If you have only one datastores, or you want to make the process faster, you can follow my steps to do it purely on ESXi console:
  1. Stop the VM
  2. Make sure the VM has no outstanding snapshots.
  3. SSH to ESXi host.  If SSH is not enabled, please enable sshd on ESXi via vSphere Client by following steps here.
  4. Check the actual size of the vmdk: du –h *.vmdk
    /vmfs/volumes/<GUID>/VM01 # du –h *.vmdk
    60.0G   VM01-flat.vmdk
    0       VM01.vmdk

    Since it is in think provision, no matter what the actual size is, it sill uses 60G of data store.
  5. Make sure there is enough free space.  There is no direct conversion. We are just to clone the vmdk to a new file of a new format (thin provision).
    df –h
    /vmfs/volumes/<GUID>/VM01 # df -h
    Filesystem   Size   Used Available Use% Mounted on
    VMFS-5     833.2G 498.3G    334.9G  60% /vmfs/volumes/MyDataStore
    vfat         4.0G  31.8M      4.0G   1% /vmfs/volumes/<GUID>
    vfat       249.7M 145.8M    103.9M  58% /vmfs/volumes/<GUID>
    vfat       249.7M   8.0K    249.7M   0% /vmfs/volumes/<GUID>
    vfat       285.8M 201.9M     83.9M  71% /vmfs/volumes/<GUID>
  6. Clone the vmdk into thin provision
    vmkfstools -i VM01.vmdk  VM01-thin.vmdk -d thin
    Destination disk format: VMFS thin-provisioned
    Cloning disk 'VM01.vmdk'...
    Clone: 100% done.
  7. Check the provisioned and actual disk usage again:

    /vmfs/volumes/<GUID>/VM01 #ls -lh *.vmdk
    -rw-------    1 root   root  60.0G Dec 29 08:37 VM01-flat.vmdk
    -rw-------    1 root   root  60.0G Mar  6 08:05 VM01-thin-flat.vmdk
    -rw-------    1 root   root    524 Mar  6 08:06 VM01-thin.vmdk
    -rw-------    1 root   root    470 Nov 23 04:09 VM01.vmdk

    /vmfs/volumes/<GUID>/VM01 # du -h *.vmdk
    60.0G   VM01-flat.vmdk
    2.8G    VM01-thin-flat.vmdk
    0       VM01-thin.vmdk
    0       VM01.vmdk


    The actual usage is just 2.8G.  57.2G disk space is wasted.
  8. Rename the original file (VM01.vmdk) to VM01-thick.vmdk, and rename the new file (VM01-thin.vmdk) to the file name of the orginial file.  Never use move (mv) command.  We must use vmkfstools to rename the file:

    /vmfs/volumes/<GUID>/VM01 # vmkfstools -E VM01.vmdk VM01-thick.vmdk
    /vmfs/volumes/<GUID>/VM01 # vmkfstools -E VM01-thin.vmdk VM01.vmdk
    /vmfs/volumes/<GUID>/VM01 # ls -lh *.vmdk
    -rw-------    1 root     root       60.0G Mar  6 08:05 VM01-flat.vmdk
    -rw-------    1 root     root       60.0G Dec 29 08:37 VM01-thick-flat.vmdk
    -rw-------    1 root     root         476 Mar  6 08:23 VM01-thick.vmdk
    -rw-------    1 root     root         519 Mar  6 08:23 VM01.vmdk
    /vmfs/volumes/<GUID>/VM01 # du -h *.vmdk
    2.8G    VM01-flat.vmdk
    60.0G   VM01-thick-flat.vmdk
    0       VM01-thick.vmdk
    0       VM01.vmdk
  9. Turn on the VM to test if the new file works.
  10. Delete the old vmdk to free up the disk space:
    /vmfs/volumes/<GUID>/VM01 # vmkfstools -U VM01-thick.vmdk
  11. By checking disk free space with df command, we can see we have free up additonal disk space.

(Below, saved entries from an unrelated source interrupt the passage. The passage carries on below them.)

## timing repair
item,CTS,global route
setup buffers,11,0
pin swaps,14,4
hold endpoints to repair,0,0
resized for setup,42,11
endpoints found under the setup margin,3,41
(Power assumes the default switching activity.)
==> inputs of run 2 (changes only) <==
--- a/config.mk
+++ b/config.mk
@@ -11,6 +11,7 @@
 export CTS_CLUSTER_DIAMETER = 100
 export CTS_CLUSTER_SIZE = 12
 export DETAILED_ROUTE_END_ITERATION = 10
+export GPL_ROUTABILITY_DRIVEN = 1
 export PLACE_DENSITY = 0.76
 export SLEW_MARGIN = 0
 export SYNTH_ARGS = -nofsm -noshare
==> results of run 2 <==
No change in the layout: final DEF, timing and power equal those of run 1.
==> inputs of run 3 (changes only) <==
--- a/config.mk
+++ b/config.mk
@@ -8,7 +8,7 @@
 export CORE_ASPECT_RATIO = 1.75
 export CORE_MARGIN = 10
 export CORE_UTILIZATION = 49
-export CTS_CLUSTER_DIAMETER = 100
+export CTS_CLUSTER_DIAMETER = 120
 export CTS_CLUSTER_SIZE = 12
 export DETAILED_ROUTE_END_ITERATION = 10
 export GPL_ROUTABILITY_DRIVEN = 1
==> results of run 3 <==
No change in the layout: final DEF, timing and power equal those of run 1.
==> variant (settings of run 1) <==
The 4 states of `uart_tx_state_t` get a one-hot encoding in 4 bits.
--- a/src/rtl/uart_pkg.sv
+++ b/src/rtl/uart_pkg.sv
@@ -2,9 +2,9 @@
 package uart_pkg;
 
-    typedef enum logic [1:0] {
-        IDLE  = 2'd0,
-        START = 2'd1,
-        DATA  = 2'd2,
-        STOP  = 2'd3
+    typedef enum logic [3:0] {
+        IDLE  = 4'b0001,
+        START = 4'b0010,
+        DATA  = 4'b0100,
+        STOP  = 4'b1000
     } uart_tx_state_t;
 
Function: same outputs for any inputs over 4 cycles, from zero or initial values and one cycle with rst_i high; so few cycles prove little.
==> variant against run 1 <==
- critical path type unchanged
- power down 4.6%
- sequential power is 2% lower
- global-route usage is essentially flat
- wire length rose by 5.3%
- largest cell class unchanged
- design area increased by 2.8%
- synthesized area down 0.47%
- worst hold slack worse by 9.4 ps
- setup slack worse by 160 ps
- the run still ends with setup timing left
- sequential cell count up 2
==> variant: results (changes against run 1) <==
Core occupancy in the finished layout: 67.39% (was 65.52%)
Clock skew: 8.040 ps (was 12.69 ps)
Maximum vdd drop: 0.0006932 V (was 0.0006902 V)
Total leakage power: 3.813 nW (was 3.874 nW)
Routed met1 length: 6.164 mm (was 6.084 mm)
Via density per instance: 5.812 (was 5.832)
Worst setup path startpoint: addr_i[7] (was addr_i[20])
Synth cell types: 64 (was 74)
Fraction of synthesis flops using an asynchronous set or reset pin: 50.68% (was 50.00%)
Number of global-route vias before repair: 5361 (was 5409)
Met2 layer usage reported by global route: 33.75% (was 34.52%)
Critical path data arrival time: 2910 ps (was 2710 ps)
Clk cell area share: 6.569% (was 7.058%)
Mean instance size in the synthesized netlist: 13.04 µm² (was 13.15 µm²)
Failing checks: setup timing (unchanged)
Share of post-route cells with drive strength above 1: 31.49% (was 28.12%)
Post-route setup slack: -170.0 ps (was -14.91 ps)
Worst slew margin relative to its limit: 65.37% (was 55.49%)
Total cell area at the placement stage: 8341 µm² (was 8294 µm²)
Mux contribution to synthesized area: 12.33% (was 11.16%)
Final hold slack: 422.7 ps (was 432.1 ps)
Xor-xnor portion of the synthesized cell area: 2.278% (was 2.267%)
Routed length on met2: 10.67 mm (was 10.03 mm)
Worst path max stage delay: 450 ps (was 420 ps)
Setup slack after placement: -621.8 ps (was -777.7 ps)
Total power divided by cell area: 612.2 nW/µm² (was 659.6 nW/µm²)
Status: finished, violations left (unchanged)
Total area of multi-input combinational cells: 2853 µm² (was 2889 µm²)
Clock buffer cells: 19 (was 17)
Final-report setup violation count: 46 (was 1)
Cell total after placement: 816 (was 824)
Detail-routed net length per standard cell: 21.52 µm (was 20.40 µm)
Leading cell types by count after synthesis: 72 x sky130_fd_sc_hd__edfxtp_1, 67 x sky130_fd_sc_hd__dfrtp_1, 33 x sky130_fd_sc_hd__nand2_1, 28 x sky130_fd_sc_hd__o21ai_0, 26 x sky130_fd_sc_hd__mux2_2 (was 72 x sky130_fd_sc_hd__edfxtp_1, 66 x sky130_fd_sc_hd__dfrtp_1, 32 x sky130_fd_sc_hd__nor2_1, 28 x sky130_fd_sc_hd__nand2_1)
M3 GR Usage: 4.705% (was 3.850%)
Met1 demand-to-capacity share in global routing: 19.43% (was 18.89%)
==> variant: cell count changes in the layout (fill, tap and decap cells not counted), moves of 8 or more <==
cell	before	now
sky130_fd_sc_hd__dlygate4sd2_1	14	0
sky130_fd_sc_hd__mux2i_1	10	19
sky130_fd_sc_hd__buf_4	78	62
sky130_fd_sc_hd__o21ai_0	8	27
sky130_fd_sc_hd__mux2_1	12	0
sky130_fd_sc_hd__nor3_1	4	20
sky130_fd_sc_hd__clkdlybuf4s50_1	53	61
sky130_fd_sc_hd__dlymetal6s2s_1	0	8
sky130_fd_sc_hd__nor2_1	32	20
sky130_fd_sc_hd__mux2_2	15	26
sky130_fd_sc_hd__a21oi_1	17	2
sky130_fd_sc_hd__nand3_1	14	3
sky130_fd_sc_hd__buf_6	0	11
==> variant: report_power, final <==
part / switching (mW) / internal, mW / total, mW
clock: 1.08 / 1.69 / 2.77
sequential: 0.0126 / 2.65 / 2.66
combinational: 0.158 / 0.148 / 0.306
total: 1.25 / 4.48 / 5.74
**config.mk**
```make
export PLATFORM = sky130hd
export DESIGN_NAME = mux_n_1_reg
export DESIGN_NICKNAME = d
export VERILOG_FILES = /design/src/rtl/mux_n_1_reg.sv
export SDC_FILE = /design/constraint.sdc
export NUM_CORES = 1
export LEC_CHECK = 0
export CORE_MARGIN = 3
export CORE_UTILIZATION = 45
export DETAILED_ROUTE_END_ITERATION = 7
export GPL_TIMING_DRIVEN = 0
export HOLD_SLACK_MARGIN = 0.12
export MAX_ROUTING_LAYER = met4
export PLACE_DENSITY = 0.91
export SLEW_MARGIN = 40
export SYNTH_ARGS = -nofsm -noshare
export SYNTH_HDL_FRONTEND = slang
export SYNTH_SLANG_ARGS = --single-unit
export TNS_END_PERCENT = 1
```
**constraint.sdc**
```tcl
create_clock -name clk -period 4.2 [get_ports clk]
set_input_delay 0.84 -clock clk [delete_from_list [all_inputs] [get_ports clk]]
set_output_delay 0.84 -clock clk [all_outputs]
set_load 0.01 [all_outputs]
```
**src/rtl/mux_n_1_reg.sv**
```systemverilog
// Registered N:1 multiplexer with a two-entry (output + skid) valid/ready buffer.
// Optional macro MUX_SEL_CHECK_EN: out-of-range select stores zero and raises sticky sel_err.
module mux_n_1_reg #(
    parameter int WIDTH  = 32,
    parameter int NUM_IN = 4,
    parameter int SEL_W  = 2
) (
    input  logic                    clk,
    input  logic                    rst,
    input  logic [NUM_IN*WIDTH-1:0] in_data,
    input  logic [SEL_W-1:0]        sel,
    input  logic                    in_valid,
    output logic                    in_ready,
    output logic [WIDTH-1:0]        out_data,
    output logic                    out_valid,
    input  logic                    out_ready,
    output logic                    sel_err
);

    typedef enum logic [1:0] {
        EMPTY,
        ONE,
        FULL
    } state_t;

    state_t           state_q, state_d;
    logic [WIDTH-1:0] oreg_q, sreg_q, word;
    logic             in_fire, out_fire;
    logic             load_oreg_word, load_oreg_skid, load_sreg;

    // Ready/valid decode from state only, so no out_ready -> in_ready path.
    assign in_ready  = (state_q != FULL);
    assign out_valid = (state_q != EMPTY);
    assign out_data  = oreg_q;
    assign in_fire   = in_valid & in_ready;
    assign out_fire  = out_valid & out_ready;

    always_comb begin
`ifdef MUX_SEL_CHECK_EN
        word = '0;
`else
        word = in_data[WIDTH-1:0];
`endif
        for (int unsigned k = 0; k < NUM_IN; k++) begin
            if (32'(sel) == k) begin
                word = in_data[k*WIDTH +: WIDTH];
            end
        end
    end

    always_comb begin
        state_d        = state_q;
        load_oreg_word = 1'b0;
        load_oreg_skid = 1'b0;
        load_sreg      = 1'b0;
        case (state_q)
            EMPTY: begin
                if (in_fire) begin
                    load_oreg_word = 1'b1;
                    state_d        = ONE;
                end
            end
            ONE: begin
                if (in_fire && out_fire) begin
                    load_oreg_word = 1'b1;
                end else if (in_fire) begin
                    load_sreg = 1'b1;
                    state_d   = FULL;
                end else if (out_fire) begin
                    state_d = EMPTY;
                end
            end
            FULL: begin
                if (out_fire) begin
                    load_oreg_skid = 1'b1;
                    state_d        = ONE;
                end
            end
            default: state_d = EMPTY;
        endcase
    end

    always_ff @(posedge clk) begin
        if (rst) begin
            state_q <= EMPTY;
            oreg_q  <= '0;
            sreg_q  <= '0;
        end else begin
            state_q <= state_d;
            if (load_oreg_word) begin
                oreg_q <= word;
            end else if (load_oreg_skid) begin
                oreg_q <= sreg_q;
            end
            if (load_sreg) begin
                sreg_q <= word;
            end
        end
    end

`ifdef MUX_SEL_CHECK_EN
    logic sel_oor;
    logic sel_err_q;

    assign sel_oor = (32'(sel) >= NUM_IN);
    assign sel_err = sel_err_q;

    always_ff @(posedge clk) begin
        if (rst) begin
            sel_err_q <= 1'b0;
        end else if (in_fire && sel_oor) begin
            sel_err_q <= 1'b1;
        end
    end
`else
    assign sel_err = 1'b0;
`endif

endmodule

```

    /vmfs/volumes/<GUID>/SAS VM01 # df -h
    Filesystem   Size   Used Available Use% Mounted on
    VMFS-5     833.2G 438.3G    394.9G  53% /vmfs/volumes/myDataStore
    vfat         4.0G  32.8M      4.0G   1% /vmfs/volumes/<GUID>
    vfat       249.7M 145.8M    103.9M  58% /vmfs/volumes/<GUID>
    vfat       249.7M   8.0K    249.7M   0% /vmfs/volumes/<GUID>
    vfat       285.8M 201.9M     83.9M  71% /vmfs/volumes/<GUID>
Optional:
If you are using Windows, you can zero fill the free space before converting from think to thin provision.  Then more free space can be released.
  1. Download sDelete from Microsoft/sysinternal
  2. run sdelete -z
For Linux, 
  1. Estimate how many space wasted/need to reclaim
    1. use df -h command inside the VM to estimate how many real data are (e.g. 7G)
    2. Under ESXi, use du -h xyz.vmdk command to know how much space actually consumed the datastore (e.g. 255GB)
    3. Then we need to reclaim 248GB free space
  2. Use dd command to fill zero to space
    1. dd if=/dev/zero of=BIGFILE bs=2G ; rm -f BIGFILE”.
  3. Follow the above instruction to clone the disk again to reclaim free space from vmdk to the datastore.